• **Data provided**
==> ./run.sh <==
#!/bin/bash
# OpenROAD 26Q1-2900-gdf79404cd8, Yosys 0.63+post, stock flow scripts
make -C /OpenROAD-flow-scripts/flow DESIGN_CONFIG=/design/flow/config.mk WORK_HOME=/design/flow/orfs finish
==> ./config.mk <==
export PLATFORM = sky130hd
export DESIGN_NAME = dist_mod
export DESIGN_NICKNAME = dist_mod
export VERILOG_FILES = /design/flow/design.v
export SDC_FILE = /design/flow/constraint.sdc
export NUM_CORES = 4
export LEC_CHECK = 1
export CORE_AREA = 10 10 73 73
export DIE_AREA = 0 0 83 83
==> ./constraint.sdc <==
current_design dist_mod

set clk_period 1.2
set clk_io_pct 0.2

create_clock -name clk0 -period $clk_period [get_ports {clk}]

set non_clock_inputs [all_inputs -no_clocks]
set_input_delay [expr $clk_period * $clk_io_pct] -clock clk0 $non_clock_inputs
set_output_delay [expr $clk_period * $clk_io_pct] -clock clk0 [all_outputs]
==> ./design.v <==
module acc #(parameter Bit = 1) (  
    input logic clk, rst,
    input logic unsigned [Bit - 3:0] first_l2,
    input logic unsigned [Bit - 3:0] second_l2,
    input logic unsigned [Bit - 3:0] third_l2,
    input logic unsigned [Bit - 3:0] fourth_l2,
    output logic unsigned [Bit - 1:0] sub_euclidian
);
logic unsigned [Bit - 1:0] distance_b;
assign distance_b = first_l2 + second_l2 + third_l2 + fourth_l2;
dff #(.Bit(Bit)) dff_acc(.clk(clk), .rst(rst), .d(distance_b), .q(sub_euclidian));
endmodule
module dff #(parameter Bit = 1) (input logic [Bit-1:0] d,
				input logic clk, rst,
				output logic [Bit-1:0] q);
always_ff @(posedge clk) begin
	priority case(1'b1) 
		rst: q <= 'b0;
	default: begin
		q <= d;
	end
	endcase
end
endmodule
module dist_mod #(parameter Bit = 1) (  
    input logic clk, rst,
    input logic unsigned [63:0] query,
    input logic unsigned [63:0] neighbor,
    output logic unsigned [Bit - 1:0] distance
);
logic unsigned [3:0] query_sub [15:0];
logic unsigned [3:0] neighbor_sub [15:0];
logic unsigned [4:0] dist_l1 [15:0]; 
logic unsigned [7:0] dist_l2 [15:0];
logic unsigned [Bit - 1:0] distance_b;
genvar j;
generate
    for (j = 0; j < 16; j = j + 1) begin : qn_sub_instances
        assign query_sub[j] = query[4*j + 3 : 4*j];
	    assign neighbor_sub[j] = neighbor[4*j + 3 : 4*j];
    end
endgenerate
genvar k;
generate
    for (k = 0; k < 16; k = k + 1) begin : l1_instances
    	assign dist_l1[k] = query_sub[k] - neighbor_sub[k];
    end
endgenerate
genvar i;
generate
    for (i = 0; i < 16; i = i + 1) begin : l2_instances
        mult #(.Bit(5)) sqr (.inp_a(dist_l1[i]), .inp_b(dist_l1[i]), .prod(dist_l2[i]));
    end
endgenerate
logic unsigned [Bit - 3:0] distance_a1, distance_a2, distance_a3, distance_a4;
acc #(.Bit(Bit - 2)) sqr_a1 (.clk(clk), .rst(rst), .first_l2(dist_l2[0]), .second_l2(dist_l2[1]), .third_l2(dist_l2[2]), .fourth_l2(dist_l2[3]), .sub_euclidian(distance_a1));
acc #(.Bit(Bit - 2)) sqr_a2 (.clk(clk), .rst(rst), .first_l2(dist_l2[4]), .second_l2(dist_l2[5]), .third_l2(dist_l2[6]), .fourth_l2(dist_l2[7]), .sub_euclidian(distance_a2));
acc #(.Bit(Bit - 2)) sqr_a3 (.clk(clk), .rst(rst), .first_l2(dist_l2[8]), .second_l2(dist_l2[9]), .third_l2(dist_l2[10]), .fourth_l2(dist_l2[11]), .sub_euclidian(distance_a3));
acc #(.Bit(Bit - 2)) sqr_a4 (.clk(clk), .rst(rst), .first_l2(dist_l2[12]), .second_l2(dist_l2[13]), .third_l2(dist_l2[14]), .fourth_l2(dist_l2[15]), .sub_euclidian(distance_a4));
acc #(.Bit(Bit)) sqr_out (.clk(clk), .rst(rst), .first_l2(distance_a1), .second_l2(distance_a2), .third_l2(distance_a3), .fourth_l2(distance_a4), .sub_euclidian(distance));
endmodule
module mult #(parameter Bit = 1) ( 
	input logic signed [Bit - 1:0] inp_a,
	input logic signed [Bit - 1:0] inp_b,
	output logic unsigned [Bit*2 - 3:0] prod
	);
assign prod = inp_a * inp_b;
endmodule
==> CHANGELOG.md <==
## Flow update

- DR DRC count: 0
- Die Y: 83 µm
- Worst relative slew slack: 0.878
- Pwr Total: about 0.00092 W
- FA/HA/MAJ Cells, Area Fraction: 0
- CTS tree: built
- Seq/Total Area, Yosys: 0.256
- H-tree Lvls: 1
- Die footprint: 6890 µm²
- Logic area: 290 µm²
- Die width: between 80 and 90 µm
- Most used cell, CP: xnor2_1
- Max rail drop VDD: 0.495 mV
- Root Driver: clkbuf_8
- Critical path buffers and inverters: 1
- GR met3 Demand/Resource: 0.0374
- Gr usage total: 0.0294
- Synth unique cells: 4
- Worst Clk Skew: 0.536 ps
- GP Congestion: 0.627
- M2 GR Usage: 0.0398
- Hold_ws: 594 ps
- ANT nets after route: 0
- Worst-Skew Late Latency: 220 ps
- Final Util: 0.223
- Worst R2R Path Depth: 3
- Clock sink count: 5
- Seq cells post-synth: 5
- Setup Viol. Count Final: 0
- TritonCTS Buffers: 3
- Worst path max stage delay: 470 ps
- Sequential cell area: 100 µm²
- Dominant comb cell: XOR/XNOR gates
- Vias in the first global route: 369
- Status: finished clean
- Fin crit period: 1130 ps
- Synth Warn #: 10
- Ys cells: 41
- Final Instance Area: between 800 and 900 µm²
- Transition time of the tightest slew-check pin: 181 ps
- Max Fclk: 0.887 GHz
- I/O Pins: 131
- Initial antenna violation count: 0
- R2R Path Start: sqr_a3.dff_acc.q[0]
- Final WS setup: 72.6 ps
- Wirelength, routed: between 1000 and 1500 µm
- Post-Place Worst Slack: -169 ps
- Grt ovf: 0
- DR vias: 364
- Synth Area per Inst: 9.52 µm²
- Avg Vias per Cell: 2.87
- Area Growth Syn to Fin: 114%
- RR Endpoint: sqr_out.dff_acc.q
- CP Capture Point: sqr_a1.dff_acc.q[0]
- Clock tree buffer depth: 2
- Core area: 3740 µm²
- Synthesized instance count: approximately 41
- Count of tool warnings: 121
- Arrival time worst endpoint: 1230 ps
- CP startpoint: neighbor[4]
- XOR Share, Synth: 0.696
- Worst-path fanout max: 1
- Slew Viols, Final: 0
- Pleak: 0.280 nW
- Post-synth mux share: 0
- Worst-path clk slew: 40 ps
- Req. time, crit path: 1310 ps
- M1 GR Usage: 0.0288
- Power per cell area: 1100 nW/µm²
- Mapped Area: 390 µm²
- Reg-to-reg slack, setup: 420 ps
- Fin crit share: 0.940
- Post-synthesis simple-gate area fraction: 0.0481
- Drt first pass iters: 2
- I/O Buffers: 34
- Ao+oa area frac: 0
- Dpl cell area: 791 µm²
- Critical path capture point type: register
- RSZ-0062 raised after global routing: false
- CP max-delay cell: clkdlybuf4s50_1
- Largest net degree at the start of global routing: 6
- Wire per inst: 8.20 µm
- Top delay family on crit path: buffers and inverters
- Hold WC Path Type: register to register
- Worst Setup Start Kind: primary input
- Max-Cap Viols: 0
- Num rows: 22
- First-pass GRT wire length: 1660 µm
- GRT Max-Usage Layer: met2
- FILL cells: 420
- YS chip area: just under 400 µm²
- Layout cells sized above 1: 0.0506
- Worst-path cell chain: clkdlybuf4s50_1, xor2_1, xnor2_1, xnor2_1, nor2_1
- Critical path depth: 5
- Fp_density: 0.104
- Hold Fails Final Rpt: 0
- Antenna Cells: 0
- Kind of critical path: primary input to register
- Iteration-0 DRC Markers: 6
-- registers in the layout, indices dropped and copies added, names as in the netlist --
register,count
sqr_a3.dff_acc.q,1
sqr_out.dff_acc.q,1
sqr_a4.dff_acc.q,1
sqr_a1.dff_acc.q,1
sqr_a2.dff_acc.q,1
-- metrics by stage --
stage,setup TNS (ps),cells
2_1_floorplan,0,41
3_3_place_gp,-543,123
3_5_place_dp,-602,123
4_1_cts,0,127
5_1_grt,0,127
6_report,0,127
-- repair_timing --
action                                  4_1_cts  5_1_grt
buffers inserted                              0        0
hold buffers                                  0        0
endpoints found under the hold margin         0        0
gates resized                                 1        0
endpoints found under the setup margin        1        0
-- synthesized netlist by cell type --
cell     number  area [µm²]
xnor2_1      29         254
dfxtp_1       5         100
nor2_1        5        18.8
xor2_1        2        17.5
-- cell type report --
type,count,area share
repair buffers,34,0.406
multi-input cells,36,0.347
flip-flops and latches,5,0.120
well taps,48,0.0719
clock buffers,3,0.0494
clock inverters,1,0.00599
-- metal layers --
| metal | part of all wire | up-vias |
|---|---|---|
| met3 | 0.22 | 0 |
| met2 | 0.43 | 24 |
| li1 | - | 198 |
| met5 | 0 | - |
| met4 | 0 | 0 |
| met1 | 0.35 | 142 |
-- cells by family (layout without fill, tap and decap cells) --
kind of cell	count (synthesis)	count (layout)
XOR/XNOR	31	31
buffers and inverters	0	38
AND/OR/NAND/NOR	5	5
flip-flops	5	5
-- worst min path at each step --
stage / start / end / slack, ps / cells past startpoint
4_1_cts: sqr_a4.dff_acc.q[0] / sqr_out.dff_acc.q / 600 / 3
5_1_grt: sqr_a4.dff_acc.q[0] / sqr_out.dff_acc.q / 650 / 3
6_report: sqr_a4.dff_acc.q[0] / sqr_out.dff_acc.q / 590 / 3
-- worst register-to-register path, stage by stage (launching register included) --
cell	delay [ps]
dfxtp_1	300
xnor2_1	180
xnor2_1	140
nor2_1	50
-- power by group --
part / switching, W / internal [W] / leakage [nW]
Clock: 0.0000852 / 0.000223 / 0.0255
Sequential: 0.0000155 / 0.000217 / 0.0417
Combinational: 0.000119 / 0.000256 / 0.213
-- layout by cell type (no fill, tap or decap), drive strengths merged --
master	n
xor2	2
clkbuf	3
xnor2	29
dfxtp	5
nor2	5
clkinv	1
clkdlybuf4s50	33
dlygate4sd2	1
No activity file was given, so power comes from the tool's default toggle rates.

• **Task statement**
Transcribe verbatim. Cover the lines from the first line of the entries above to the line containing "export DESIGN_NAME = dist_mod", inclusive.

• **Response below**
==> ./run.sh <==
#!/bin/bash
# OpenROAD 26Q1-2900-gdf79404cd8, Yosys 0.63+post, stock flow scripts
make -C /OpenROAD-flow-scripts/flow DESIGN_CONFIG=/design/flow/config.mk WORK_HOME=/design/flow/orfs finish
==> ./config.mk <==
export PLATFORM = sky130hd
export DESIGN_NAME = dist_mod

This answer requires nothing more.